Again, I have talked about how this process could be improved. I've been speaking with some of my Conservative colleagues. We're not at a stage where we can talk about that because right now we're discussing a subamendment to MP Ste-Marie's amendment, but I just have to say again that the process the government is pursuing here is not the right way to do it.

I would hope that the government is getting the drift of where Conservatives are coming from. I think that a reasonable timeline would allow us to get back on track. Unfortunately, the unreasonable timeline that we have, the programming in the original motion and the subamendment that we have here have created a sense of bad faith among members of the committee.

What we've seen with the passage of just the short time between our Monday meeting and today is that this schedule, again, which looked ambitious then, right now is just looking like Bill C-10 or Bill C-12 from the last Parliament waiting to happen.

We pitched over 46 witnesses, from right across this great country, and we want to hear from them. That's where I think the government members need to just simply back off of the process we have ahead, table the motion, get committee witnesses in and let's go through them all. They can always come back with a motion.

We actually have some ideas about a much more reasonable timeline, but unfortunately at this stage of debate we can't do that.

Let's be mindful that we didn't really have to put out a call for witnesses. They were coming to us. I'm sure that MP Ste-Marie's phone is going off the hook with people wanting to speak with him and wanting to come here. In fact, I saw that the clerk had sent out, to all committee members, other witnesses who have suggested that they want to appear before the committee outside of the usual process of speaking to individual members. Why? It is because they want to be heard by this government.

I'm not going to claim that all of our witnesses are the right ones. There might be others who other members might have heard from who right now we can't hear from because this government has chosen to start with a programming motion rather than letting a process evolve.

There is always a time, Mr. Chair, when either the compromises that MP Dzerowicz spoke of need to come together or there needs to be a democratic vote, but we are not at that time right now.

I would also say that one thing that is missing from Mr. Beech's subamendment is any reference to our being able to hear from the Parliamentary Budget Officer in addition to hearing from the Minister of Industry or having the Minister of Finance come back. I know the PBO pays particularly close attention to the tax-related measures and financial figures put out by the government. I think that would be a much better improvement to the subamendment that MP Beech has put out here.

Again, I should disassociate that. It's not fair to MP Beech to always make this program motion his, because really at the end of the day he's a parliamentary secretary, and this was written by someone else. At least I hope he would clarify if I'm mistaken on that point, Mr. Chair.

I say that because the Minister of Finance is a busy minister. In fact I think she's too busy.

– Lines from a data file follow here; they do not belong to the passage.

--- config.mk ---
export PLATFORM = sky130hd
export DESIGN_NAME = diff_seq_ctrl_flat
export DESIGN_NICKNAME = d
export VERILOG_FILES = /design/src/rtl/diff_seq_ctrl_pkg.sv /design/src/rtl/diff_seq_ctrl_if.sv /design/src/rtl/diff_seq_ctrl.sv /design/src/flat_wrapper.sv
export SDC_FILE = /design/constraint.sdc
export NUM_CORES = 1
export LEC_CHECK = 0
export ABC_AREA = 0
export BUFFER_PORTS_ARGS = -buffer_cell sky130_fd_sc_hd__buf_2
export CAP_MARGIN = 20
export CORE_AREA = 8 8 102 67
export CTS_CLUSTER_DIAMETER = 30
export DETAILED_ROUTE_END_ITERATION = 8
export DIE_AREA = 0 0 110 75
export HOLD_SLACK_MARGIN = 0.06
export PLACE_DENSITY = 0.84
export REMOVE_ABC_BUFFERS = 1
export SETUP_SLACK_MARGIN = 0.15
export SLEW_MARGIN = 5
export SYNTH_ARGS = -nofsm -noshare
export SYNTH_HDL_FRONTEND = slang
export SYNTH_SLANG_ARGS = --single-unit
--- constraint.sdc ---
create_clock -name clk -period 2 [get_ports clk]
set_input_delay 0.2 -clock clk [delete_from_list [all_inputs] [get_ports clk]]
set_output_delay 0.2 -clock clk [all_outputs]
set_load 0.005 [all_outputs]
--- src/rtl/diff_seq_ctrl_pkg.sv ---
// -----------------------------------------------------------------------------
// diff_pkg
// Shared definitions for the bit-difference sequencer.
//   - state_e      : sequencer state encoding (IDLE / SCAN / DONE)
//   - DEF_WIDTH    : default operand width
//   - DEF_TAGW     : default requester tag width
//   - DEF_IDXW     : default result width, wide enough to encode DEF_WIDTH
// -----------------------------------------------------------------------------
package diff_pkg;

  localparam int DEF_WIDTH = 32;
  localparam int DEF_TAGW  = 5;
  localparam int DEF_IDXW  = $clog2(DEF_WIDTH) + 1;

  typedef enum logic [1:0] {
    IDLE = 2'd0,
    SCAN = 2'd1,
    DONE = 2'd2
  } state_e;

endpackage : diff_pkg

--- src/rtl/diff_seq_ctrl_if.sv ---
// -----------------------------------------------------------------------------
// diff_seq_ctrl_if
// Request/response channel between the control path (master) and the
// bit-difference unit (slave).
//   Request : req_valid, req_ready, req_a, req_b, req_tag
//   Response: rsp_valid, rsp_ready, rsp_idx, rsp_equal, rsp_tag
// -----------------------------------------------------------------------------
interface diff_seq_ctrl_if
  import diff_pkg::*;
#(
  parameter int WIDTH = DEF_WIDTH,
  parameter int TAGW  = DEF_TAGW,
  parameter int IDXW  = $clog2(WIDTH) + 1
);

  logic             req_valid;
  logic             req_ready;
  logic [WIDTH-1:0] req_a;
  logic [WIDTH-1:0] req_b;
  logic [TAGW-1:0]  req_tag;

  logic             rsp_valid;
  logic             rsp_ready;
  logic [IDXW-1:0]  rsp_idx;
  logic             rsp_equal;
  logic [TAGW-1:0]  rsp_tag;

  modport master (
    output req_valid, req_a, req_b, req_tag, rsp_ready,
    input  req_ready, rsp_valid, rsp_idx, rsp_equal, rsp_tag
  );

  modport slave (
    input  req_valid, req_a, req_b, req_tag, rsp_ready,
    output req_ready, rsp_valid, rsp_idx, rsp_equal, rsp_tag
  );

endinterface : diff_seq_ctrl_if

--- src/rtl/diff_seq_ctrl.sv ---
// -----------------------------------------------------------------------------
// diff_seq_ctrl
// Shared functional unit that returns the index of the least-significant bit
// where two operands differ. The XOR of the operands is scanned one bit per
// cycle with early termination; A==B short-circuits straight to the result.
//
// Ports
//   clk      in   clock, rising edge
//   rst      in   asynchronous active-high reset
//   flush_i  in   synchronous abort; wins over every handshake
//   busy_o   out  sequencer is not IDLE
//   bus      slave modport of diff_seq_ctrl_if (request / response channel)
// -----------------------------------------------------------------------------
module diff_seq_ctrl
  import diff_pkg::*;
#(
  parameter int WIDTH = DEF_WIDTH,
  parameter int TAGW  = DEF_TAGW,
  parameter int IDXW  = $clog2(WIDTH) + 1
) (
  input  logic                 clk,
  input  logic                 rst,
  input  logic                 flush_i,
  output logic                 busy_o,
  diff_seq_ctrl_if.slave       bus
);

  localparam int CNTW = $clog2(WIDTH);

  // Result encoding used when the operands are identical.
  localparam logic [IDXW-1:0] IDX_EQUAL = IDXW'(WIDTH);

  state_e            state_q, state_d;
  logic [WIDTH-1:0]  x_q,     x_d;
  logic [CNTW-1:0]   cnt_q,   cnt_d;
  logic [TAGW-1:0]   tag_q,   tag_d;
  logic [IDXW-1:0]   idx_q,   idx_d;
  logic              equal_q, equal_d;

  logic [WIDTH-1:0]  diff_w;

  assign diff_w = bus.req_a ^ bus.req_b;

  // State and datapath registers. Every register has a defined reset value so
  // the response outputs read zero straight out of reset.
  always_ff @(posedge clk or posedge rst) begin
    if (rst) begin
      state_q <= IDLE;
      x_q     <= '0;
      cnt_q   <= '0;
      tag_q   <= '0;
      idx_q   <= '0;
      equal_q <= 1'b0;
    end else begin
      state_q <= state_d;
      x_q     <= x_d;
      cnt_q   <= cnt_d;
      tag_q   <= tag_d;
      idx_q   <= idx_d;
      equal_q <= equal_d;
    end
  end

  always_comb begin
    state_d = state_q;
    x_d     = x_q;
    cnt_d   = cnt_q;
    tag_d   = tag_q;
    idx_d   = idx_q;
    equal_d = equal_q;

    if (flush_i) begin
      // Abort drops any pending result; the stale idx/tag are never presented
      // because rsp_valid follows the state.
      state_d = IDLE;
    end else begin
      case (state_q)
        IDLE: begin
          if (bus.req_valid) begin
            x_d   = diff_w;
            cnt_d = '0;
            tag_d = bus.req_tag;
            if (diff_w == '0) begin
              idx_d   = IDX_EQUAL;
              equal_d = 1'b1;
              state_d = DONE;
            end else begin
              state_d = SCAN;
            end
          end
        end

        SCAN: begin
          // x is nonzero on entry, so a set bit reaches x[0] before cnt can
          // pass WIDTH-1 and the counter never wraps.
          if (x_q[0]) begin
            idx_d   = IDXW'(cnt_q);
            equal_d = 1'b0;
            state_d = DONE;
          end else begin
            x_d   = x_q >> 1;
            cnt_d = cnt_q + 1'b1;
          end
        end

        DONE: begin
          // Return to IDLE on the handshake; the next request is only seen
          // a cycle later, so there is no response-to-request turnaround.
          if (bus.rsp_ready) begin
            state_d = IDLE;
          end
        end

        default: begin
          state_d = IDLE;
        end
      endcase
    end
  end

  // All outputs decode registered state only.
  assign bus.req_ready = (state_q == IDLE);
  assign bus.rsp_valid = (state_q == DONE);
  assign bus.rsp_idx   = idx_q;
  assign bus.rsp_equal = equal_q;
  assign bus.rsp_tag   = tag_q;
  assign busy_o        = (state_q != IDLE);

endmodule : diff_seq_ctrl

--- src/flat_wrapper.sv ---
// flat-port wrapper written by rule: the top's interface ports become plain ports
module diff_seq_ctrl_flat import diff_pkg::*;
#(
  parameter int WIDTH = DEF_WIDTH,
  parameter int TAGW  = DEF_TAGW,
  parameter int IDXW  = $clog2(WIDTH) + 1
)
  (clk, rst, flush_i, busy_o, bus_req_valid, bus_req_a, bus_req_b, bus_req_tag, bus_rsp_ready, bus_req_ready, bus_rsp_valid, bus_rsp_idx, bus_rsp_equal, bus_rsp_tag);
  diff_seq_ctrl_if #(.WIDTH(WIDTH), .TAGW(TAGW), .IDXW(IDXW)) bus_i ();
  input  logic clk;
  input  logic rst;
  input  logic flush_i;
  output logic busy_o;
  input wire logic [$bits(bus_i.req_valid)-1:0] bus_req_valid;
  input wire logic [$bits(bus_i.req_a)-1:0] bus_req_a;
  input wire logic [$bits(bus_i.req_b)-1:0] bus_req_b;
  input wire logic [$bits(bus_i.req_tag)-1:0] bus_req_tag;
  input wire logic [$bits(bus_i.rsp_ready)-1:0] bus_rsp_ready;
  output wire logic [$bits(bus_i.req_ready)-1:0] bus_req_ready;
  output wire logic [$bits(bus_i.rsp_valid)-1:0] bus_rsp_valid;
  output wire logic [$bits(bus_i.rsp_idx)-1:0] bus_rsp_idx;
  output wire logic [$bits(bus_i.rsp_equal)-1:0] bus_rsp_equal;
  output wire logic [$bits(bus_i.rsp_tag)-1:0] bus_rsp_tag;
  assign bus_i.req_valid = bus_req_valid;
  assign bus_i.req_a = bus_req_a;
  assign bus_i.req_b = bus_req_b;
  assign bus_i.req_tag = bus_req_tag;
  assign bus_i.rsp_ready = bus_rsp_ready;
  assign bus_req_ready = bus_i.req_ready;
  assign bus_rsp_valid = bus_i.rsp_valid;
  assign bus_rsp_idx = bus_i.rsp_idx;
  assign bus_rsp_equal = bus_i.rsp_equal;
  assign bus_rsp_tag = bus_i.rsp_tag;
  diff_seq_ctrl #(.WIDTH(WIDTH), .TAGW(TAGW), .IDXW(IDXW)) u_core (.clk(clk), .rst(rst), .flush_i(flush_i), .busy_o(busy_o), .bus(bus_i));
endmodule
Yosys cells after proc, flatten, opt, wreduce, memory -nomap -nowiden

Index checks and enable logic that the tools add are counted.

$add $sub $neg: 1
Equal/unequal tests: 9
Muxes and demuxes: 20
Bitwise operators: 2
Reductions and logical operators: 9

Operators with widths:

| operator              | number |
|---|---|
| $mux W32              | 2 |
| $pmux W32 S2          | 1 |
| $logic_not A32 Y1     | 1 |
| $xor A32 B32 Y32      | 1 |
| $mux W6               | 3 |
| $pmux W6 S2           | 1 |
| $mux W2               | 5 |
| $mux W5               | 2 |
| $pmux W5 S2           | 1 |
| $reduce_and A3 Y1     | 3 |
| $ne A3 B3 Y1 const B  | 2 |
| $pmux W2 S3           | 1 |
| $add A5 B1 Y5 const B | 1 |
| $reduce_and A5 Y1     | 1 |
| $ne A2 B1 Y1 const B  | 2 |
| $ne A2 B2 Y1 const B  | 2 |
| $reduce_and A4 Y1     | 1 |
| $reduce_bool A2 Y1    | 2 |
| $mux W1               | 3 |
| $ne A3 B2 Y1 const B  | 1 |
| $eq A2 B1 Y1 const B  | 1 |
| $eq A2 B2 Y1 const B  | 1 |
| $logic_not A2 Y1      | 1 |
| $pmux W1 S2           | 1 |
| $not A1 Y1            | 1 |

Bits in registers: 51
Input bits: 74
Output and inout port bits: 15
Word-level logic and storage cells: 48

Longest topological paths before layout

Gate-level depths: netlist of the first run.

Depth in word-level cells: 6
Mapped depth: 7
Mapped depth without buffers: 5

Worst setup path before layout of the first run

Ideal clock, no wire load.

Path type: reg2reg
Start point: register u_core.state_q[1]
End point: register u_core.tag_q[0], in the netlist u_core.bus.rsp_tag[0]
Setup time: 125 ps
Data arrival time: 1570 ps
Required time: 1875 ps
Slack: 305 ps
Stages on the path, launching flop included: 6
Path through: dfrtp_1 buf_4 or2_1 buf_2 nor3b_4 mux2_2

Cells in the longest elaborated chain, start to end: 2

RTL lines:

| element                            | line                | text |
|---|---|---|
| start, declared                    | diff_seq_ctrl.sv:33 | `state_e state_q, state_d;` |
| start signal, assigned             | diff_seq_ctrl.sv:55 | `state_q <= state_d;` |
| $logic_not A2 Y1                   | diff_seq_ctrl.sv:77 | `case (state_q)` |
| $reduce_and A3 Y1 (no source line) | n/a                 |  |
| end signal, assigned               | diff_seq_ctrl.sv:58 | `tag_q <= tag_d;` |
| end, declared                      | diff_seq_ctrl.sv:36 | `logic [TAGW-1:0] tag_q, tag_d;` |

No other way between the ends.
A chain may end at the register's enable or synchronous reset.

Final worst setup path of the first run

Start point: register u_core.state_q[0]
End point: register u_core.tag_q[4], in the netlist u_core.bus.rsp_tag[4]

The elaborated chain is that of the path after synthesis.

I'm just going to talk quickly about this, because I think that is the direct reason she's not here in the subamendment by MP Beech. I think she'd be cross with him if she were in here, but I think it's worth pointing out that the job of being finance minister is busy enough as it is. A deputy prime minister, Mr. Chair, I can only imagine is so much more, and again it's not up to the Deputy Prime Minister in her function as that, or as the Minister of Finance, to decide what her job is. That is the Prime Minister's job.

The Prime Minister by putting those two roles together, despite the talents of any individual, Mr. Chair.... I think this is a point that needs to made: She doesn't have the time. She doesn't have the time to stay more than an hour at this committee. She doesn't have the time to answer conclusively questions by members. In fact, again, the process of giving her 10 minutes.... Look, I'd love to give every minister 20 minutes if we had three hours. To me that would be fair, but, again, for a minister to have only 50 minutes spread among all these members here, I just don't think that is a very good process.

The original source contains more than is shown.